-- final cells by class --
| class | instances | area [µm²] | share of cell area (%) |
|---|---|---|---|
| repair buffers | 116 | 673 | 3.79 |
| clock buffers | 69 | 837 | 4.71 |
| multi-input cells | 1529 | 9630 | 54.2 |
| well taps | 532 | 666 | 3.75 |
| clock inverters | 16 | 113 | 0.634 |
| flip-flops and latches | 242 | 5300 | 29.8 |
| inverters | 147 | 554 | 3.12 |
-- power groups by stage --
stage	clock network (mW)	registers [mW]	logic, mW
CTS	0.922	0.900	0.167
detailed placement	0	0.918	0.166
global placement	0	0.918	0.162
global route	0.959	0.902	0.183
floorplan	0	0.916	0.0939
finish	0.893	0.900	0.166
**src/pd_pkg.sv**
```systemverilog
// shared types, constants and helpers for the percent decoder
package pd_pkg;

  localparam logic [7:0] PCT_CHAR = 8'h25;

  // command queue between front and back
  localparam int QUEUE_DEPTH = 2;
  localparam int QPTR_W      = $clog2(QUEUE_DEPTH);
  localparam int QCNT_W      = $clog2(QUEUE_DEPTH + 1);

  // escape tracking state
  typedef enum logic [1:0] {
    HOLD_NONE  = 2'd0,
    HOLD_PCT   = 2'd1,
    HOLD_DIGIT = 2'd2
  } hold_t;

  // one input's worth of output bytes, emitted in order data[0] first
  typedef struct packed {
    logic [1:0]      cnt;
    logic [2:0][7:0] data;
    logic            last;
  } cmd_t;

  typedef struct packed {
    logic       ok;
    logic [3:0] val;
  } hex_t;

  function automatic hex_t hex_decode(input logic [7:0] c);
    hex_t h;
    h.ok  = 1'b0;
    h.val = 4'd0;
    if (c >= 8'h30 && c <= 8'h39) begin
      h.ok  = 1'b1;
      h.val = 4'(c - 8'h30);
    end else if (c >= 8'h41 && c <= 8'h46) begin
      h.ok  = 1'b1;
      h.val = 4'(c - 8'h37);
    end else if (c >= 8'h61 && c <= 8'h66) begin
      h.ok  = 1'b1;
      h.val = 4'(c - 8'h57);
    end
    return h;
  endfunction

endpackage

```
**src/pd_front.sv**
```systemverilog
// front end: tracks open escapes and turns each input byte into a command
module pd_front import pd_pkg::*; (
  input  logic       clk,
  input  logic       rst,
  input  logic       in_valid,
  input  logic [7:0] in_byte,
  input  logic       in_last,
  output logic       in_ready,
  output logic       cmd_valid,
  output cmd_t       cmd,
  input  logic       cmd_ready
);

  hold_t      hold;
  hold_t      hold_next;
  logic [7:0] held_char;
  logic [7:0] held_char_next;
  hex_t       hx;
  hex_t       hx_held;
  logic       accept;
  logic       opens;

  assign hx       = hex_decode(in_byte);
  assign hx_held  = hex_decode(held_char);
  assign opens    = (in_byte == PCT_CHAR) && !in_last;
  assign in_ready = cmd_ready;
  assign accept   = in_valid && in_ready;

  // next escape state
  always_comb begin
    hold_next      = HOLD_NONE;
    held_char_next = held_char;
    case (hold)
      HOLD_PCT: begin
        if (hx.ok && !in_last) begin
          held_char_next = in_byte;
          hold_next      = HOLD_DIGIT;
        end else if (!hx.ok && opens) begin
          hold_next = HOLD_PCT;
        end
      end
      HOLD_DIGIT: begin
        if (!hx.ok && opens) begin
          hold_next = HOLD_PCT;
        end
      end
      default: begin
        if (opens) begin
          hold_next = HOLD_PCT;
        end
      end
    endcase
  end

  // command built from held characters plus the new one
  always_comb begin
    logic fresh;
    cmd.cnt  = 2'd0;
    cmd.data = '0;
    cmd.last = in_last;
    fresh    = 1'b0;
    case (hold)
      HOLD_PCT: begin
        if (hx.ok && in_last) begin
          cmd.data[0] = PCT_CHAR;
          cmd.data[1] = in_byte;
          cmd.cnt     = 2'd2;
        end else if (!hx.ok) begin
          cmd.data[0] = PCT_CHAR;
          cmd.cnt     = 2'd1;
          fresh       = 1'b1;
        end
      end
      HOLD_DIGIT: begin
        if (hx.ok) begin
          cmd.data[0] = {hx_held.val, hx.val};
          cmd.cnt     = 2'd1;
        end else begin
          cmd.data[0] = PCT_CHAR;
          cmd.data[1] = held_char;
          cmd.cnt     = 2'd2;
          fresh       = 1'b1;
        end
      end
      default: begin
        fresh = 1'b1;
      end
    endcase
    if (fresh && !opens) begin
      cmd.data[cmd.cnt] = in_byte;
      cmd.cnt           = cmd.cnt + 2'd1;
    end
  end

  // inputs that only open or extend an escape produce nothing
  assign cmd_valid = in_valid && (cmd.cnt != 2'd0);

  always_ff @(posedge clk) begin
    if (rst) begin
      hold      <= HOLD_NONE;
      held_char <= 8'd0;
    end else if (accept) begin
      hold      <= hold_next;
      held_char <= held_char_next;
    end
  end

endmodule

```
**src/pd_queue.sv**
```systemverilog
// small command queue between front and back
module pd_queue import pd_pkg::*; (
  input  logic clk,
  input  logic rst,
  input  logic wr_valid,
  input  cmd_t wr_cmd,
  output logic wr_ready,
  output logic rd_valid,
  output cmd_t rd_cmd,
  input  logic rd_pop
);

  cmd_t              slots [QUEUE_DEPTH];
  logic [QPTR_W-1:0] wr_ptr;
  logic [QPTR_W-1:0] rd_ptr;
  logic [QCNT_W-1:0] count;
  logic              push;
  logic              pop;

  assign wr_ready = (count != QCNT_W'(QUEUE_DEPTH));
  assign rd_valid = (count != '0);
  assign rd_cmd   = slots[rd_ptr];
  assign push     = wr_valid && wr_ready;
  assign pop      = rd_pop && rd_valid;

  always_ff @(posedge clk) begin
    if (push) begin
      slots[wr_ptr] <= wr_cmd;
    end
  end

  always_ff @(posedge clk) begin
    if (rst) begin
      wr_ptr <= '0;
      rd_ptr <= '0;
      count  <= '0;
    end else begin
      if (push) begin
        wr_ptr <= (wr_ptr == QPTR_W'(QUEUE_DEPTH - 1)) ? '0 : wr_ptr + QPTR_W'(1);
      end
      if (pop) begin
        rd_ptr <= (rd_ptr == QPTR_W'(QUEUE_DEPTH - 1)) ? '0 : rd_ptr + QPTR_W'(1);
      end
      if (push && !pop) begin
        count <= count + QCNT_W'(1);
      end else if (pop && !push) begin
        count <= count - QCNT_W'(1);
      end
    end
  end

endmodule

```
**src/pd_back.sv**
```systemverilog
// back end: sends the bytes of the head command one per cycle while out_ready is high
module pd_back import pd_pkg::*; (
  input  logic       clk,
  input  logic       rst,
  input  logic       cmd_valid,
  input  cmd_t       cmd,
  output logic       cmd_pop,
  output logic       out_valid,
  output logic [7:0] out_byte,
  output logic       run_last,
  output logic       string_end,
  input  logic       out_ready
);

  logic [1:0] idx;
  logic       fire;

  assign out_valid  = cmd_valid;
  assign out_byte   = cmd.data[idx];
  assign run_last   = (idx == cmd.cnt - 2'd1);
  assign string_end = run_last && cmd.last;
  assign fire       = out_valid && out_ready;
  assign cmd_pop    = fire && run_last;

  always_ff @(posedge clk) begin
    if (rst) begin
      idx <= 2'd0;
    end else if (fire) begin
      idx <= run_last ? 2'd0 : idx + 2'd1;
    end
  end

endmodule

```
**src/percent_decoder.sv**
```systemverilog
// top level of the streaming url percent decoder
//
// input stream (s_*): one encoded character per request, s_tlast on the
//   final character of a string; accepted when s_tvalid and s_tready are high
// output stream (m_*): one decoded character per request, m_tuser marks the
//   last character produced by an input, m_tlast the last of the string
// "%hh" in either case becomes one byte; a broken escape sends '%' and the
//   held digit literally and the breaking character is handled afresh
// an input gives zero to three output characters; the front end classifies
//   it in the accept cycle and drops a command into a two-entry queue, the
//   back end drains one character per cycle while m_tready is high
// a command is registered in the queue when its input is accepted and is
//   sent once at the head; throughput is one input per cycle while inputs
//   give at most one character and m_tready is high; longer ones hold the head
// reset: clears any open escape and empties the queue
// receiver stall: output holds; the queue fills and then s_tready drops
module percent_decoder import pd_pkg::*; (
  input  logic       clk,
  input  logic       rst,
  input  logic       s_tvalid,
  output logic       s_tready,
  input  logic [7:0] s_tdata,   // [7:0] in_byte
  input  logic       s_tlast,   // in_last
  output logic       m_tvalid,
  input  logic       m_tready,
  output logic [7:0] m_tdata,   // [7:0] out_byte
  output logic       m_tuser,   // run_last
  output logic       m_tlast    // string_end
);

  logic front_valid;
  cmd_t front_cmd;
  logic front_ready;
  logic head_valid;
  cmd_t head_cmd;
  logic head_pop;

  // escape tracking and command build
  pd_front u_front (
    .clk       (clk),
    .rst       (rst),
    .in_valid  (s_tvalid),
    .in_byte   (s_tdata),
    .in_last   (s_tlast),
    .in_ready  (s_tready),
    .cmd_valid (front_valid),
    .cmd       (front_cmd),
    .cmd_ready (front_ready)
  );

  // decouples classification from output pacing
  pd_queue u_queue (
    .clk      (clk),
    .rst      (rst),
    .wr_valid (front_valid),
    .wr_cmd   (front_cmd),
    .wr_ready (front_ready),
    .rd_valid (head_valid),
    .rd_cmd   (head_cmd),
    .rd_pop   (head_pop)
  );

  // serializes each command onto the output stream
  pd_back u_back (
    .clk        (clk),
    .rst        (rst),
    .cmd_valid  (head_valid),
    .cmd        (head_cmd),
    .cmd_pop    (head_pop),
    .out_valid  (m_tvalid),
    .out_byte   (m_tdata),
    .run_last   (m_tuser),
    .string_end (m_tlast),
    .out_ready  (m_tready)
  );

endmodule
```
File: src/sdspi_pkg.sv
`timescale 1ns / 1ps
package sdspi_pkg;

  localparam int unsigned BlockBytesDef = 512;
  localparam int unsigned NumCmds = 13;
  localparam logic [3:0] CmdRead = 4'd7;
  localparam logic [3:0] CmdWrite = 4'd8;

  typedef enum logic [1:0] {
    FUNC_CMD  = 2'd0,
    FUNC_READ = 2'd1,
    FUNC_WRITE = 2'd2,
    FUNC_BYTE = 2'd3
  } func_e;

  typedef enum logic [2:0] {
    CFG_RESP_LIMIT = 3'd0,
    CFG_TOKEN_LIMIT = 3'd1,
    CFG_BUSY_LIMIT = 3'd2,
    CFG_HIGH_CAP = 3'd3,
    CFG_CARD_READY = 3'd4
  } cfg_idx_e;

  typedef enum logic [2:0] {
    ST_OK = 3'd0,
    ST_NO_RESP = 3'd1,
    ST_NOT_READY = 3'd2,
    ST_TOKEN_TO = 3'd3,
    ST_WR_REJ = 3'd4,
    ST_BUSY_TO = 3'd5
  } status_e;

  typedef enum logic [3:0] {
    PH_IDLE, PH_CMD, PH_POLL, PH_RESP, PH_BUSY, PH_TAIL, PH_DIS,
    PH_RDTOK, PH_RDDAT, PH_RDCRC, PH_WRTOK, PH_WRDAT, PH_WRCRC, PH_WRRESP, PH_WRBUSY
  } phase_e;

  // Classified item passed from the front part to the sequencer.
  typedef struct packed {
    func_e       func;
    logic        bad_sel;
    logic [3:0]  sel;
    logic [31:0] arg;
    logic [7:0]  miso;
    logic [7:0]  wr;
  } item_t;

  typedef struct packed {
    logic        send_valid;
    logic [7:0]  mosi_byte;
    logic        chip_select;
    logic        rd_valid;
    logic [7:0]  rd_byte;
    logic        wr_taken;
    logic        done_res;
    logic [2:0]  status;
    logic [39:0] resp_value;
  } result_t;

  function automatic logic [7:0] cmd_opcode(input logic [3:0] s);
    logic [5:0] n;
    case (s)
      4'd0: n = 6'd0;
      4'd1: n = 6'd1;
      4'd2: n = 6'd8;
      4'd3: n = 6'd9;
      4'd4: n = 6'd10;
      4'd5: n = 6'd13;
      4'd6: n = 6'd16;
      4'd7: n = 6'd17;
      4'd8: n = 6'd24;
      4'd9: n = 6'd55;
      4'd10: n = 6'd58;
      4'd11: n = 6'd41;
      4'd12: n = 6'd42;
      default: n = 6'd0;
    endcase
    return {2'b01, n};
  endfunction

  function automatic logic [2:0] cmd_resp_len(input logic [3:0] s);
    logic [2:0] l;
    case (s)
      4'd2, 4'd10: l = 3'd5;
      4'd5: l = 3'd2;
      default: l = 3'd1;
    endcase
    return l;
  endfunction

  function automatic logic cmd_release(input logic [3:0] s);
    logic r;
    case (s)
      4'd3, 4'd4, 4'd7, 4'd8: r = 1'b0;
      default: r = 1'b1;
    endcase
    return r;
  endfunction

endpackage
<file path="src/mst_pkg.sv">
// Shared types and constants of the matrix store with transpose and reshape.
package mst_pkg;

    // Defaults of the top-level parameters
    localparam int CAPACITY_DEF   = 1024;
    localparam int ELEM_WIDTH_DEF = 32;

    // Fixed field widths
    localparam int OP_W      = 2;
    localparam int ARG_W     = 11;
    localparam int VAL_W     = 32;
    localparam int IDX_W     = 2 * ARG_W;
    localparam int S_TDATA_W = 56;
    localparam int M_TDATA_W = 32;

    // Operation codes carried in the input tuser
    typedef enum logic [OP_W-1:0] {
        OP_LOAD      = 2'd0,
        OP_RESHAPE   = 2'd1,
        OP_TRANSPOSE = 2'd2,
        OP_QUERY     = 2'd3
    } t_op;

    // Controller states
    typedef enum logic [2:0] {
        ST_IDLE,
        ST_QREAD,
        ST_QOUT,
        ST_XWALK,
        ST_XDONE
    } t_state;

    // Commands from controller to datapath
    typedef struct packed {
        logic load;
        logic reshape;
        logic q_start;
        logic q_out;
        logic x_start;
        logic x_step;
        logic x_finish;
    } t_cmd;

    // Status from datapath to controller
    typedef struct packed {
        logic x_fits;
        logic x_last;
        logic out_free;
    } t_stat;

endpackage

</file>
<file path="src/mst_ctrl.sv">
// Controller state machine: sequences loads, reshapes, queries and transposes.
module mst_ctrl (
    input  logic          i_clk,
    input  logic          i_rst_n,
    input  logic          i_valid,
    input  mst_pkg::t_op  i_op,
    output logic          o_ready,
    input  mst_pkg::t_stat i_stat,
    output mst_pkg::t_cmd  o_cmd
);
    import mst_pkg::*;

    t_state r_state;
    t_state n_state;

    // State register
    always_ff @(posedge i_clk) begin
        if (!i_rst_n) begin
            r_state <= ST_IDLE;
        end else begin
            r_state <= n_state;
        end
    end

    // Next state and commands
    always_comb begin
        n_state = r_state;
        o_cmd   = '0;
        o_ready = 1'b0;
        case (r_state)
            ST_IDLE: begin
                o_ready = 1'b1;
                if (i_valid) begin
                    case (i_op)
                        OP_LOAD:    o_cmd.load    = 1'b1;
                        OP_RESHAPE: o_cmd.reshape = 1'b1;
                        OP_TRANSPOSE: begin
                            // oversized matrix: transpose is dropped
                            if (i_stat.x_fits) begin
                                o_cmd.x_start = 1'b1;
                                n_state       = ST_XWALK;
                            end
                        end
                        OP_QUERY: begin
                            o_cmd.q_start = 1'b1;
                            n_state       = ST_QREAD;
                        end
                        default: n_state = ST_IDLE;
                    endcase
                end
            end
            ST_QREAD: n_state = ST_QOUT;
            ST_QOUT: begin
                if (i_stat.out_free) begin
                    o_cmd.q_out = 1'b1;
                    n_state     = ST_IDLE;
                end
            end
            ST_XWALK: begin
                o_cmd.x_step = 1'b1;
                if (i_stat.x_last) begin
                    n_state = ST_XDONE;
                end
            end
            ST_XDONE: begin
                // last copy write lands here, then banks swap
                o_cmd.x_finish = 1'b1;
                n_state        = ST_IDLE;
            end
            default: n_state = ST_IDLE;
        endcase
    end

endmodule

</file>
<file path="config.mk">
export PLATFORM = sky130hd
export DESIGN_NAME = mst_ctrl
export DESIGN_NICKNAME = d
export VERILOG_FILES = /design/src/mst_pkg.sv /design/src/mst_ctrl.sv
export SDC_FILE = /design/constraint.sdc
export NUM_CORES = 1
export LEC_CHECK = 0
export ABC_CLOCK_PERIOD_IN_PS = 1600
export BUFFER_PORTS_ARGS = -buffer_cell sky130_fd_sc_hd__clkbuf_2
export CAP_MARGIN = 20
export CORE_AREA = 4 4 41 43
export DETAILED_ROUTE_END_ITERATION = 6
export DIE_AREA = 0 0 45 47
export PLACE_DENSITY = 0.44
export SLEW_MARGIN = 5
export SYNTH_ARGS = -nofsm -noshare
export SYNTH_HDL_FRONTEND = slang
export SYNTH_SLANG_ARGS = --single-unit
</file>
<file path="constraint.sdc">
create_clock -name i_clk -period 1.6 [get_ports i_clk]
set_input_delay 0.08 -clock i_clk [delete_from_list [all_inputs] [get_ports i_clk]]
set_output_delay 0.08 -clock i_clk [all_outputs]
set_load 0.1 [all_outputs]
</file>
==> metrics.txt <==
status finished with violations; violations in the final reports negative setup slack; final period utilization 102%; Final Critical Period 1.64 ns; number of instances in the placed design 56; Mapped Area 230 um2; final worst slack -0.0368 ns; hold-critical path depth 3; NetSw 157 uW; design area 514 um2; Die Y 47 um; P&R area growth vs syn 123%; Yosys reg bits 3; grt ovf 0; Sequential Power Share 20.7%; vias per cell 4.52; routed via count 280; Synth area leaders dfxtp_1 26%, a221oi_2 6.5%, or4b_4 6.0%; worst path required time 1.52 ns; measured slew at the worst slew-check pin 0.541 ns; Slew HR 64.1%; Clock transition at path regs 0.04 ns; Largest regs r_state (3); share of layout cells above drive strength 1 76.6%; buffers added on ports 15; asr flop ratio synth 0%; WL final 710 um; worst hold path class input port to flop; worst skew pair latency 0.23 ns; Crit path largest cell delay 0.43 ns; cts bufs inserted 3; Hold Fails Final Rpt 0; gpl congestion 0.790; Root Buffer clkbuf_4; slowest stage cell, crit path or3_4; Worst Path Buf+Inv 2; Total Routing Usage GR 8.08%; Seq/Total Area, Yosys 26.1%; Pwr Total 394 uW; dpl cell area 463 um2; initial antenna violation count 0; nets@finish 56; cell internal pwr 237 uW; worst path cell trace or3_4, inv_12, nand3_4, nor3b_4, buf_12; worst r2r dst r_state[1]; Power Dens Cells 766 nW/um2; Syn Inst Count 26; TritonRoute pass-1 iters 1; vias in the first global route 296; non-filler instance count after layout 62; warnings from Yosys 0; RSZ-0062 raised after global routing yes; Switching Fraction 39.7%; first-pass GRT wire length 1230 um; Crit Path Max Fanout 3; Clock Power Share 33.5%; Worst Skew 0.000709 ns; Die X 45 um; Unique masters post-synth 21; number of flops mapped to enable cells by yosys 0; Net Count, Synth 34; Fillers 146; clk sinks 3; Final setup viols 2; Critical Path Source Type flop; Crit Path Class flop to primary output; Antenna Nets Post-Route 0; Cell Rows 13; wire per inst 11.5 um; Slew Viols, Final 0; max reg flops 3; Max Clock Freq 611 MHz; Max Cap Violations 0; clock buffer depth 2; r2r setup slk 0.30 ns; Hold Path End r_state[1]; IO Pins 16; Lkg Pwr 0.232 nW; CTS tree built; RR Startpoint r_state[1]; Inserted Diodes 0; Top FF cell, synth dfxtp_1; violation count after the first detailed-route iteration 0; VDD IR-drop max 0.000361 V; hpwl dp 603 um; post-route core utilization 39.5%; H-tree depth 1; R2R cell count 3; Core Area 1300 um2; pre-CTS setup slack 0.173 ns; post-synth top area cell dfxtp_1; syn avg cell area 8.85 um2; Post-synth top cells 3 x dfxtp_1, 3 x inv_1, 2 x nor3_1; top cell type's share of synthesized area 26.1%; Biggest register r_state; CP Capture Type primary output; DR DRC count 0; initial core utilization 17.7%; CP delay by family, top simple AND/OR/NAND/NOR gates; Comb power frac 45.8%; arrival time worst endpoint 1.56 ns; hold_sp i_rst_n; largest net degree at the start of global routing 7; die area 2120 um2
[area by class of cell]
class                           count  area [um2]  area share (%)
Timing Repair Buffer               17         165            32.1
Tap cell                           15        18.8            3.65
Multi-Input combinational cell     19         211            41.1
Clock buffer                        4        26.3            5.11
Sequential cell                     3        65.1            12.7
Inverter                            4        27.5            5.35
[worst max-delay path by stage]
stage               start       end  cells after the start
4_1_cts        r_state[1]  o_cmd[2]                      5
3_5_place_dp   r_state[2]  o_cmd[5]                      5
3_3_place_gp   r_state[2]  o_cmd[6]                      5
5_1_grt        r_state[1]  o_cmd[2]                      5
6_report       r_state[1]  o_cmd[2]                      5
2_1_floorplan  r_state[2]  o_cmd[2]                      4
[stage by stage]
stage | hold slack [ns] | setup TNS, ns
after floorplan | 0.198 | -1.18
after global placement | 0.329 | 0
after detailed placement | 0.336 | 0
after CTS | 0.0851 | -0.120
after global routing | 0.0972 | -0.184
final | 0.0916 | -0.0445
[power groups by stage]
stage	clock, mW	sequential, mW	combinational, mW
after global routing	0.142	0.0819	0.188
after global placement	0	0.0851	0.167
after floorplan	0	0.0840	0.113
final	0.132	0.0814	0.180
after CTS	0.142	0.0812	0.183
after detailed placement	0	0.0853	0.169
[per-layer routing]
metal | routed length (um) | vias up | GRT usage, % | part of all wire [%]
met4 | 0 | 0 | 5.26 | 0
li1 | - | 142 | - | -
met1 | 301 | 125 | 10.3 | 42
met3 | 81 | 0 | 1.92 | 11
met5 | 0 | - | 0 | 0
met2 | 327 | 13 | 12.1 | 46
[kinds of logic after synthesis]
logic type,Yosys count,share of synthesized area (%)
flip-flops,3,26.1
buffers and inverters,4,6.52
AND/OR/NAND/NOR,13,45.1
AO/OA/AOI/OAI,6,22.3
[timing repair]
| item | 4_1_cts | 5_1_grt |
|---|---|---|
| pin swaps | 3 | 1 |
| setup buffers | 2 | 0 |
| gates resized for setup | 3 | 0 |
| gates cloned | 0 | 0 |
| hold buffers | 0 | 0 |
| endpoints found under the setup margin | 4 | 4 |
[tightest hold or removal path: cells and delay by family]
kind,cells,cell delay [ns]
buffers and inverters,2,0.16
AOI/OAI and AO/OA,1,0.04
[cell usage in the layout, fill, tap and decap left out, types with 2 or more instances in the layout]
| cell | count |
|---|---|
| buf_4 | 2 |
| clkbuf_4 | 3 |
| clkbuf_2 | 10 |
| buf_12 | 5 |
| nor3_4 | 2 |
| inv_1 | 3 |
Power figures use the tool's default switching activity.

▶ [Task directions] Only lines with the word "return" are needed. Copy them from the preceding records.

▶ [Problem solution]
    return h;
    return {2'b01, n};
    return l;
    return r;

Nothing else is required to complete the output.